Unfortunately, we only receive this answer in step 5:

{"access_token"=>"2bf2...", "refresh_token"=>"5c08...", "token_type"=>"Bearer", "expires_in"=>3600}

We use the client_id & client_secret that we received from developer@nuki.io. What could be the reason for this?

So you send an OAuth request for a user and log in with their Nuki Web credentials and get back only the tokens without information which user it was?

Yes. We use the code we get in step 4. We tried two accounts, both with the same result. This is our call in step 5:

curl -X POST -d "client_id=yQ_-...&client_secret=KInb...&grant_type=authorization_code&code=2fd0...&redirect_uri=http%3A%2F%2Flocalhost%3A3000%2F..." https://api.nuki.io/oauth/token

Looks good to me. Please be sure to check with the latest online-version of the doc at
https://developer.nuki.io/page/nuki-web-api-111/3/#heading--code-flow-oauth2

I will check if there is any outdated stuff or error in this original topic here.

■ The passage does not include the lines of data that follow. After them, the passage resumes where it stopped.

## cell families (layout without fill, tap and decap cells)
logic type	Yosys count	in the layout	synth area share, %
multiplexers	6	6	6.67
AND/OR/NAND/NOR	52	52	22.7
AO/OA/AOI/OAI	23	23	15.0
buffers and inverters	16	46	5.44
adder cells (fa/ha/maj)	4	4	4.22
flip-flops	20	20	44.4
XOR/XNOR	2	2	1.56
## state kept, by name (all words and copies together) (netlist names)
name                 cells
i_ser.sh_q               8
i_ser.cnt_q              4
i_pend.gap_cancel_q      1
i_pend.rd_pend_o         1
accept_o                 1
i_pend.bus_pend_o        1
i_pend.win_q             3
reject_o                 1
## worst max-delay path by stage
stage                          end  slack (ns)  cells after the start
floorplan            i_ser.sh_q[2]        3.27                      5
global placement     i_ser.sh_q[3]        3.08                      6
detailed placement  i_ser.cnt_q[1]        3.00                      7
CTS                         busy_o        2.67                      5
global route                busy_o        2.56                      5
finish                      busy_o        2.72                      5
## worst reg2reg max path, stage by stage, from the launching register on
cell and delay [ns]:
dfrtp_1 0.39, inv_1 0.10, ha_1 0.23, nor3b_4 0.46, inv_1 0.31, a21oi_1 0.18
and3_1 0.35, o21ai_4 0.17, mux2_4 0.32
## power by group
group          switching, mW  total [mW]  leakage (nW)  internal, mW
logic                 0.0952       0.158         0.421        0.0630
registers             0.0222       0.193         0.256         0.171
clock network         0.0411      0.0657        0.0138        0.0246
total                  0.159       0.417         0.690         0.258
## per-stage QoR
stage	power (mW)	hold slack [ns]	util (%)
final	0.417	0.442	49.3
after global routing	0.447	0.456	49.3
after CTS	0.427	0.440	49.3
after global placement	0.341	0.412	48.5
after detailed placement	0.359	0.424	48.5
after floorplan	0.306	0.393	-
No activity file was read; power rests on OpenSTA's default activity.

@rvfx There was indeed an error in the documentation I fixed now. Thanks for getting back to us, so we could change this to avoid confusing for all future users.
I hope everything is clear now; else you can always contact me with further questions.

Thank you for your update! The problem that the token is only valid for one hour remains unaffected. We now help ourselves by performing a token refresh before each call.

Ah, sorry. I missed that you also reffered to this as a problem.
And yes, you are doing it the correct way.